Climate mitigation has thus moved to the heart of transport policy and indeed to the heart of EU policy. Scientists talk about the need for a 50 % reduction in global greenhouse gas emissions by 2050 and 80–95 % reductions on the part of developed countries. And transport will clearly have to contribute. Today the sector accounts for around one quarter of all EU emissions, so we can only meet these long-term emissions targets if we reduce emissions from the transport sector.

Emission trading for transport?

The scale of transport’s GHG emissions clearly demands a policy response. Transport is generally not exposed to international competition, meaning that a trip from Paris to Poznan cannot be replaced by one from Singapore to Sidney. There is therefore no real risk of ‘carbon leakage’ with emissions that are regulated in Europe simply moving abroad. This, in principle, makes transport a good candidate for emission trading as a means to regulate emissions.

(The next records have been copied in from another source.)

### src/rtl/aes_pkg.sv
// aes_pkg: shared constants and types for the AES round sequencer.
package aes_pkg;

  localparam int AES_BLOCK_W = 128;

  localparam int NR_AES128 = 10;
  localparam int NR_AES192 = 12;
  localparam int NR_AES256 = 14;

  // Round index width: covers round 0..14.
  localparam int RK_IDX_W = 4;

  typedef enum logic [1:0] {
    IDLE = 2'd0,
    RUN  = 2'd1,
    DONE = 2'd2
  } seq_state_e;

endpackage

### src/rtl/aes_round_seq.sv
// aes_round_seq: iterative AES round sequencer.
// Loads one block with the round-0 AddRoundKey, steps an external single-round
// datapath NR times (MixColumns bypassed on the last round), then holds the
// result on a valid/ready output. A DONE-state handshake may load the next
// block in the same cycle so blocks stream at one per NR+1 cycles.
// Optional build macro: AES_SEQ_ABORT_EN adds an abort input that drops the
// block in flight and scrubs the state register.
module aes_round_seq
  import aes_pkg::*;
#(
  parameter int NR      = NR_AES128,
  parameter bit ENC_DEC = 1'b0
) (
  input  logic                   clk,
  input  logic                   reset_n,
  input  logic                   in_valid,
  output logic                   in_ready,
  input  logic [AES_BLOCK_W-1:0] in_data,
  output logic                   out_valid,
  input  logic                   out_ready,
  output logic [AES_BLOCK_W-1:0] out_data,
  output logic [RK_IDX_W-1:0]    rk_idx,
  input  logic [AES_BLOCK_W-1:0] rk_data,
  output logic [AES_BLOCK_W-1:0] dp_state,
  output logic                   dp_final,
  output logic                   dp_dec,
  input  logic [AES_BLOCK_W-1:0] dp_result,
`ifdef AES_SEQ_ABORT_EN
  input  logic                   abort,
`endif
  output logic                   busy
);

  localparam logic [RK_IDX_W-1:0] LAST_RND = RK_IDX_W'(NR);

  seq_state_e             fsm_q, fsm_d;
  logic [RK_IDX_W-1:0]    round_q, round_d;
  logic [AES_BLOCK_W-1:0] state_reg_q, state_reg_d;
  logic                   in_ready_c;
  logic                   abort_c;

`ifdef AES_SEQ_ABORT_EN
  assign abort_c = abort;
`else
  assign abort_c = 1'b0;
`endif

  // Next-state, round counter, state register and handshake outputs.
  always_comb begin
    fsm_d       = fsm_q;
    round_d     = round_q;
    state_reg_d = state_reg_q;
    in_ready_c  = 1'b0;
    out_valid   = 1'b0;
    rk_idx      = '0;
    dp_final    = 1'b0;
    busy        = 1'b0;
    unique case (fsm_q)
      IDLE: begin
        in_ready_c = 1'b1;
        if (in_valid) begin
          state_reg_d = in_data ^ rk_data;
          round_d     = RK_IDX_W'(1);
          fsm_d       = RUN;
        end
      end
      RUN: begin
        busy        = 1'b1;
        rk_idx      = round_q;
        dp_final    = (round_q == LAST_RND);
        state_reg_d = dp_result;
        if (round_q == LAST_RND) fsm_d = DONE;
        else                     round_d = round_q + 1'b1;
      end
      DONE: begin
        busy       = 1'b1;
        out_valid  = 1'b1;
        // rk_idx stays 0 here so a back-to-back load sees the round-0 key.
        in_ready_c = out_ready;
        if (out_ready) begin
          if (in_valid) begin
            state_reg_d = in_data ^ rk_data;
            round_d     = RK_IDX_W'(1);
            fsm_d       = RUN;
          end else begin
            round_d = '0;
            fsm_d   = IDLE;
          end
        end
      end
      default: begin
        round_d = '0;
        fsm_d   = IDLE;
      end
    endcase
    // Abort wins over completion and over a same-cycle load; key-derived
    // state is scrubbed so nothing lingers in the register.
    if (abort_c && (fsm_q != IDLE)) begin
      fsm_d       = IDLE;
      round_d     = '0;
      state_reg_d = '0;
      in_ready_c  = 1'b0;
    end
  end

  // FSM, round counter and state register flops.
  always_ff @(posedge clk or negedge reset_n) begin
    if (!reset_n) begin
      fsm_q       <= IDLE;
      round_q     <= '0;
      state_reg_q <= '0;
    end else begin
      fsm_q       <= fsm_d;
      round_q     <= round_d;
      state_reg_q <= state_reg_d;
    end
  end

  assign in_ready = in_ready_c & reset_n;
  assign out_data = state_reg_q;
  assign dp_state = state_reg_q;
  assign dp_dec   = ENC_DEC;

endmodule
### config.mk
export PLATFORM = sky130hd
export DESIGN_NAME = aes_round_seq
export DESIGN_NICKNAME = d
export VERILOG_FILES = /design/src/rtl/aes_pkg.sv /design/src/rtl/aes_round_seq.sv
export SDC_FILE = /design/constraint.sdc
export NUM_CORES = 1
export LEC_CHECK = 0
export ABC_AREA = 1
export ABC_CLOCK_PERIOD_IN_PS = 2530
export BUFFER_PORTS_ARGS = -buffer_cell sky130_fd_sc_hd__clkbuf_2
export CAP_MARGIN = 25
export CORE_AREA = 2 2 252 254
export DETAILED_ROUTE_END_ITERATION = 7
export DIE_AREA = 0 0 254 256
export PLACE_DENSITY = 0.45
export SKIP_CTS_REPAIR_TIMING = 1
export SLEW_MARGIN = 20
export SYNTH_ARGS = -nofsm -noshare
export SYNTH_HDL_FRONTEND = slang
export SYNTH_SLANG_ARGS = --single-unit
### constraint.sdc
create_clock -name clk -period 2.53 [get_ports clk]
set_input_delay 0.253 -clock clk [delete_from_list [all_inputs] [get_ports clk]]
set_output_delay 0.253 -clock clk [all_outputs]
set_load 0.02 [all_outputs]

Two other criteria should also be met before embarking on a trading scheme. First, the number of operators in the market must be limited in order to make the allocation of allowances manageable. Aviation meets this criterion and emission trading will start in coming years. Maritime transport could also meet this criterion but verification is more difficult because ships can carry fuel for longer periods of time than planes. Rail is already covered by emission trading as the electricity used is bought from a sector under emission trading. Road transport, however, cannot meet the ‘limited number of operators’ criterion as each driver is essentially an operator.

Second, the carbon price should be high enough to induce a change in behaviour. The current carbon prices would add less than 1 ¢ per kilometre to the cost of driving a car (less than 4 ¢ per litre of fuel). Compared to present fuel taxes it is insignificant and therefore unlikely to have any impact on behaviour.

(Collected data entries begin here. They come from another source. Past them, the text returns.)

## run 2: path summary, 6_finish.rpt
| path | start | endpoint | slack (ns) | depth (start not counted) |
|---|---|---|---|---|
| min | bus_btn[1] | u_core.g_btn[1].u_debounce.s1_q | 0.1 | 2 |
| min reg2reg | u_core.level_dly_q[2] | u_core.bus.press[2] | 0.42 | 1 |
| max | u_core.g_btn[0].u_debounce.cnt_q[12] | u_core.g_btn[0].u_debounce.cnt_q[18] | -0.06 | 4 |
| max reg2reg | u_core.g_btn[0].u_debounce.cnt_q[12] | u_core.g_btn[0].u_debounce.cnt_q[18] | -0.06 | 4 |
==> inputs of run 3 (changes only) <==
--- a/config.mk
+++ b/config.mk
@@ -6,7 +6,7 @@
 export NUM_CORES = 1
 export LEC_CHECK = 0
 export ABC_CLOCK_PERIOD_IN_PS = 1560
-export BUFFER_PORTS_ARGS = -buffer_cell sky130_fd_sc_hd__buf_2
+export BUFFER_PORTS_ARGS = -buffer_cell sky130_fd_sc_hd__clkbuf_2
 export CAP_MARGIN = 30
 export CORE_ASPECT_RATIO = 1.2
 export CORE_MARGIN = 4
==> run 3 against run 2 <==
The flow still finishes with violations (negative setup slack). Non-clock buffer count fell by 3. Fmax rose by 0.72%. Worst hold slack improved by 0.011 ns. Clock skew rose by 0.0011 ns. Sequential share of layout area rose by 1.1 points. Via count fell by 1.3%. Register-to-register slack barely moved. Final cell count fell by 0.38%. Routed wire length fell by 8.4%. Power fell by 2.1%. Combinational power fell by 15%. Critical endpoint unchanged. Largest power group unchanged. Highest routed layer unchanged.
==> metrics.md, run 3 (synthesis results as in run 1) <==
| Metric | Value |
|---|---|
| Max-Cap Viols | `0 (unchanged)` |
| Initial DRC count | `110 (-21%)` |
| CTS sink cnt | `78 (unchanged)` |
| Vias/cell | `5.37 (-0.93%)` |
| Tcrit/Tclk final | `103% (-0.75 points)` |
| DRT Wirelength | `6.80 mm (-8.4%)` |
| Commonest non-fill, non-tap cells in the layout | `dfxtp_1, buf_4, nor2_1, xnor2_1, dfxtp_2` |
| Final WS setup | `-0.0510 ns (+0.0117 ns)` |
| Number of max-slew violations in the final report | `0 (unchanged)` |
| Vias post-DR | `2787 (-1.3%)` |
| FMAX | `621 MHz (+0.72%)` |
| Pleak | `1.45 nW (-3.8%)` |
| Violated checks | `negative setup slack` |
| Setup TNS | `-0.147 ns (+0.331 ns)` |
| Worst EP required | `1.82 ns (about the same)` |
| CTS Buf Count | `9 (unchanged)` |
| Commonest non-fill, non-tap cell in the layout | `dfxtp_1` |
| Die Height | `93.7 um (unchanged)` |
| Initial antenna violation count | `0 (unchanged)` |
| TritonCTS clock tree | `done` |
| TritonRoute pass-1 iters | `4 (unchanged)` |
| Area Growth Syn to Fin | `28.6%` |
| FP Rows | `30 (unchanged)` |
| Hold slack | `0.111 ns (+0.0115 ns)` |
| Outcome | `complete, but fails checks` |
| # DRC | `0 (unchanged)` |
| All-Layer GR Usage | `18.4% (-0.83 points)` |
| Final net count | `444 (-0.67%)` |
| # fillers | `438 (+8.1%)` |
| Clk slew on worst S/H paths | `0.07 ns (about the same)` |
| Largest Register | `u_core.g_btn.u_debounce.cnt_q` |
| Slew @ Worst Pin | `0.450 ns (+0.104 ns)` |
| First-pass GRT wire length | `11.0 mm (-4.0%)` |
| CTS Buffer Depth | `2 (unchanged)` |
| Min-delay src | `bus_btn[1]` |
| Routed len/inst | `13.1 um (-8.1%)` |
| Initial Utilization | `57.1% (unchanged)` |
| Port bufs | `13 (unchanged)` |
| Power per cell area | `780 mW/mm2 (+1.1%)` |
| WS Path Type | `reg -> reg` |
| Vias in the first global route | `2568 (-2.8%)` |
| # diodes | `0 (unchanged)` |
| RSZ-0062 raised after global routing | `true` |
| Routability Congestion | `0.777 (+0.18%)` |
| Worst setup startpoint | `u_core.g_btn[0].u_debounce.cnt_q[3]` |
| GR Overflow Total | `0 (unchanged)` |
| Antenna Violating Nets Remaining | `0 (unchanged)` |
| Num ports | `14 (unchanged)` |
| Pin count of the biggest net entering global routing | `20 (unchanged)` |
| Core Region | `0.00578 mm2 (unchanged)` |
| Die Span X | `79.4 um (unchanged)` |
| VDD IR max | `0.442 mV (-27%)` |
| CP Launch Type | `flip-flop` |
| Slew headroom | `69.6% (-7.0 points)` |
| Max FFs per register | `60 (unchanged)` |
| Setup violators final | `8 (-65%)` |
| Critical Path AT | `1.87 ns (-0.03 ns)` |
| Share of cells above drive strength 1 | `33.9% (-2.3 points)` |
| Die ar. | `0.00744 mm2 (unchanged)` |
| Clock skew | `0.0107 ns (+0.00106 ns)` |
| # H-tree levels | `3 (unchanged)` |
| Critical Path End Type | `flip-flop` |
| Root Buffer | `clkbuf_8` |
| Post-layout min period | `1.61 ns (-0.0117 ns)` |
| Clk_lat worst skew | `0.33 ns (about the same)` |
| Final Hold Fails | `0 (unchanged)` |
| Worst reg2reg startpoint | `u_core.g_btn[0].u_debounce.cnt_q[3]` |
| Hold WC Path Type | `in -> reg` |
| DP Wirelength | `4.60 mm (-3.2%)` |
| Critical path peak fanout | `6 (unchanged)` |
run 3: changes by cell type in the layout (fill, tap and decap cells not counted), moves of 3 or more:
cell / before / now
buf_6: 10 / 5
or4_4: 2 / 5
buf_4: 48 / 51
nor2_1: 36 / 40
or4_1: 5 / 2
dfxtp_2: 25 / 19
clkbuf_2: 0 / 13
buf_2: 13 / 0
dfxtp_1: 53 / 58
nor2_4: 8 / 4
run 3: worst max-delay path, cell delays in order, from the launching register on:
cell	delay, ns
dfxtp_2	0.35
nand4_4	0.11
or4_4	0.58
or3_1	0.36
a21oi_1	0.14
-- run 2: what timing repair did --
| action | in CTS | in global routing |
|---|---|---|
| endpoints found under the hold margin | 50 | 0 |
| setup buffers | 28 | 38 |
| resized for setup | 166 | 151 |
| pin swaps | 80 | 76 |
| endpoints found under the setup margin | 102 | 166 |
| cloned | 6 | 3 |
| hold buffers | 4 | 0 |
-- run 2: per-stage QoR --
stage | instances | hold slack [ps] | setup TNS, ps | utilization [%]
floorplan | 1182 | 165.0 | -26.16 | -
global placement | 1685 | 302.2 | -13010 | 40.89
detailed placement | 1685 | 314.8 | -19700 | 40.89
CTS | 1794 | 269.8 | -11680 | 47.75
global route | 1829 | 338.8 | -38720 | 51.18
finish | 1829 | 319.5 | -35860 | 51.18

Cleaner cars but more of them

Some issues have already been addressed. New passenger cars have been put on a trajectory towards emissions of 95 g CO2/km by 2020 — almost a 50 per cent cut compared to 1990. Unfortunately traffic levels are growing at around the same rate as average emissions are projected to fall, meaning that the net effect may still be far from what we need.

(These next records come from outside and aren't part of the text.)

File: config.mk
export PLATFORM = sky130hd
export DESIGN_NAME = mmcm_drp_sequencer
export DESIGN_NICKNAME = d
export VERILOG_FILES = /design/src/rtl/mmcm_drp_pkg.sv /design/src/rtl/drp_timeout_cnt.sv /design/src/rtl/mmcm_drp_sequencer.sv
export SDC_FILE = /design/constraint.sdc
export NUM_CORES = 1
export LEC_CHECK = 0
export BUFFER_PORTS_ARGS = -buffer_cell sky130_fd_sc_hd__buf_2
export CAP_MARGIN = 5
export CELL_PAD_IN_SITES_DETAIL_PLACEMENT = 0
export CELL_PAD_IN_SITES_GLOBAL_PLACEMENT = 1
export CORE_MARGIN = 5
export CORE_UTILIZATION = 30
export CTS_CLUSTER_SIZE = 20
export DETAILED_ROUTE_END_ITERATION = 6
export PLACE_DENSITY = 0.86
export SYNTH_ARGS = -nofsm -noshare
export SYNTH_HDL_FRONTEND = slang
export SYNTH_HIERARCHICAL = 1
export SYNTH_SLANG_ARGS = --single-unit
File: constraint.sdc
create_clock -name clk_in -period 4 [get_ports clk_in]
set_input_delay 0.6 -clock clk_in [delete_from_list [all_inputs] [get_ports clk_in]]
set_output_delay 0.6 -clock clk_in [all_outputs]
set_load 0.02 [all_outputs]
File: src/rtl/mmcm_drp_pkg.sv
// Shared definitions for the MMCM DRP reconfiguration sequencer.
package mmcm_drp_pkg;

  localparam int DRP_AW           = 7;
  localparam int DRP_DW           = 16;
  localparam int DEF_DRDY_TIMEOUT = 64;
  localparam int DEF_LOCK_TIMEOUT = 65536;

  typedef enum logic [3:0] {
    S_IDLE,
    S_RST_ON,
    S_RD_REQ,
    S_RD_WAIT,
    S_WR_REQ,
    S_WR_WAIT,
    S_NEXT,
    S_RST_OFF,
    S_LOCK_WAIT,
    S_DONE
  } state_t;

  // Read-modify-write merge: mask bit 1 keeps the readback bit, 0 takes new data.
  function automatic logic [DRP_DW-1:0] drp_merge(input logic [DRP_DW-1:0] rd,
                                                  input logic [DRP_DW-1:0] mask,
                                                  input logic [DRP_DW-1:0] data);
    return (rd & mask) | (data & ~mask);
  endfunction

endpackage
===== src/rtl/fifo_w32_stream_reader.sv =====
// Read-side consumer for an ap_fifo-style show-ahead FIFO. It drains the FIFO
// into a valid/ready stream through a two-entry skid buffer, and it tags every
// PKT_LEN-th word with m_tlast.
// Optional feature: define FIFO_RD_STATS_EN to add the word_cnt output, which
// counts output handshakes.
module fifo_w32_stream_reader #(
  parameter int unsigned DATA_WIDTH = 32,
  parameter int unsigned PKT_LEN    = 5,
  parameter int unsigned CNT_WIDTH  = 16
) (
  input  logic                  clk,
  input  logic                  reset,
  input  logic                  if_empty_n,
  output logic                  if_read_ce,
  output logic                  if_read,
  input  logic [DATA_WIDTH-1:0] if_dout,
  output logic                  m_tvalid,
  input  logic                  m_tready,
  output logic [DATA_WIDTH-1:0] m_tdata,
  output logic                  m_tlast,
  output logic                  pkt_done
`ifdef FIFO_RD_STATS_EN
  ,
  output logic [CNT_WIDTH-1:0]  word_cnt
`endif
);

  typedef enum logic [1:0] {StEmpty, StOne, StTwo} occ_e;

  localparam logic [CNT_WIDTH-1:0] LastBeat = CNT_WIDTH'(PKT_LEN - 1);

  occ_e                  occ_q, occ_d;
  logic [DATA_WIDTH-1:0] head_data_q, head_data_d;
  logic                  head_last_q, head_last_d;
  logic [DATA_WIDTH-1:0] skid_data_q, skid_data_d;
  logic                  skid_last_q, skid_last_d;
  logic [CNT_WIDTH-1:0]  beat_q, beat_d;
  logic                  pkt_done_q, pkt_done_d;
  logic                  push, pop, new_last;

  // The FIFO read depends only on registered occupancy, never on m_tready.
  always_comb begin
    push     = if_empty_n & (occ_q != StTwo) & ~reset;
    pop      = (occ_q != StEmpty) & m_tready;
    new_last = (beat_q == LastBeat);
  end

  assign if_read_ce = ~reset;
  assign if_read    = push;
  assign m_tvalid   = (occ_q != StEmpty);
  assign m_tdata    = head_data_q;
  assign m_tlast    = head_last_q;
  assign pkt_done   = pkt_done_q;

  // Next state for the occupancy FSM, the two buffer entries, and the beat index.
  always_comb begin
    occ_d       = occ_q;
    head_data_d = head_data_q;
    head_last_d = head_last_q;
    skid_data_d = skid_data_q;
    skid_last_d = skid_last_q;
    beat_d      = beat_q;
    pkt_done_d  = pop & head_last_q;

    if (push) begin
      beat_d = new_last ? '0 : beat_q + CNT_WIDTH'(1);
    end

    unique case (occ_q)
      StEmpty: begin
        if (push) begin
          occ_d       = StOne;
          head_data_d = if_dout;
          head_last_d = new_last;
        end
      end
      StOne: begin
        if (push && pop) begin
          // The head leaves while the new word takes its place.
          head_data_d = if_dout;
          head_last_d = new_last;
        end else if (push) begin
          occ_d       = StTwo;
          skid_data_d = if_dout;
          skid_last_d = new_last;
        end else if (pop) begin
          occ_d = StEmpty;
        end
      end
      StTwo: begin
        if (pop) begin
          occ_d       = StOne;
          head_data_d = skid_data_q;
          head_last_d = skid_last_q;
        end
      end
      default: occ_d = StEmpty;
    endcase
  end

  // State registers with synchronous reset; buffered words are dropped on reset.
  always_ff @(posedge clk) begin
    if (reset) begin
      occ_q       <= StEmpty;
      head_data_q <= '0;
      head_last_q <= 1'b0;
      skid_data_q <= '0;
      skid_last_q <= 1'b0;
      beat_q      <= '0;
      pkt_done_q  <= 1'b0;
    end else begin
      occ_q       <= occ_d;
      head_data_q <= head_data_d;
      head_last_q <= head_last_d;
      skid_data_q <= skid_data_d;
      skid_last_q <= skid_last_d;
      beat_q      <= beat_d;
      pkt_done_q  <= pkt_done_d;
    end
  end

`ifdef FIFO_RD_STATS_EN
  logic [CNT_WIDTH-1:0] word_cnt_q, word_cnt_d;

  // Count output handshakes; the count wraps naturally at 2^CNT_WIDTH.
  always_comb begin
    word_cnt_d = word_cnt_q;
    if (pop) begin
      word_cnt_d = word_cnt_q + CNT_WIDTH'(1);
    end
  end

  // Handshake counter register.
  always_ff @(posedge clk) begin
    if (reset) begin
      word_cnt_q <= '0;
    end else begin
      word_cnt_q <= word_cnt_d;
    end
  end

  assign word_cnt = word_cnt_q;
`endif

endmodule


===== config.mk =====
export PLATFORM = sky130hd
export DESIGN_NAME = fifo_w32_stream_reader
export DESIGN_NICKNAME = d
export VERILOG_FILES = /design/src/rtl/fifo_w32_stream_reader.sv
export SDC_FILE = /design/constraint.sdc
export NUM_CORES = 1
export LEC_CHECK = 0
export ABC_CLOCK_PERIOD_IN_PS = 1450
export CORE_UTILIZATION = 40
export CTS_CLUSTER_SIZE = 14
export DETAILED_ROUTE_END_ITERATION = 10
export PLACE_DENSITY = 0.67
export SLEW_MARGIN = 20
export SYNTH_ARGS = -nofsm -noshare
export SYNTH_HDL_FRONTEND = slang
export SYNTH_SLANG_ARGS = --single-unit

===== constraint.sdc =====
create_clock -name clk -period 1.45 [get_ports clk]
set_input_delay 0.29 -clock clk [delete_from_list [all_inputs] [get_ports clk]]
set_output_delay 0.29 -clock clk [all_outputs]
set_load 0.01 [all_outputs]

Initiatives exist to include vans and, with a longer time perspective, trucks into the emissions target. But without complementary measures there is still a risk that most improvements will be offset by the growth in traffic. Indeed, more efficient vehicles may lower transport costs in the long run, thereby increasing the demand for transport (a phenomenon known as ‘the rebound effect’). This process is already apparent in the airline industry. Half a century ago few could afford a vacation in Thailand but now it is available to a broad segment of society.

The changes that are needed are thus profound. Transport is an integral element of our lives and changes therefore affect us all. Small incremental adjustments may not be enough to deliver a shift away from a carbon-based paradigm. Instead, addressing the climate challenge requires us to create a vision of what the transport system should be like by the middle of the century, so that it can be debated. The process of establishing a new Common Transport Policy for the EU is essentially about creating this vision and then filling it out with policies that can deliver its goals. This will be the real challenge in creating a pathway towards a de-carbonised transport sector.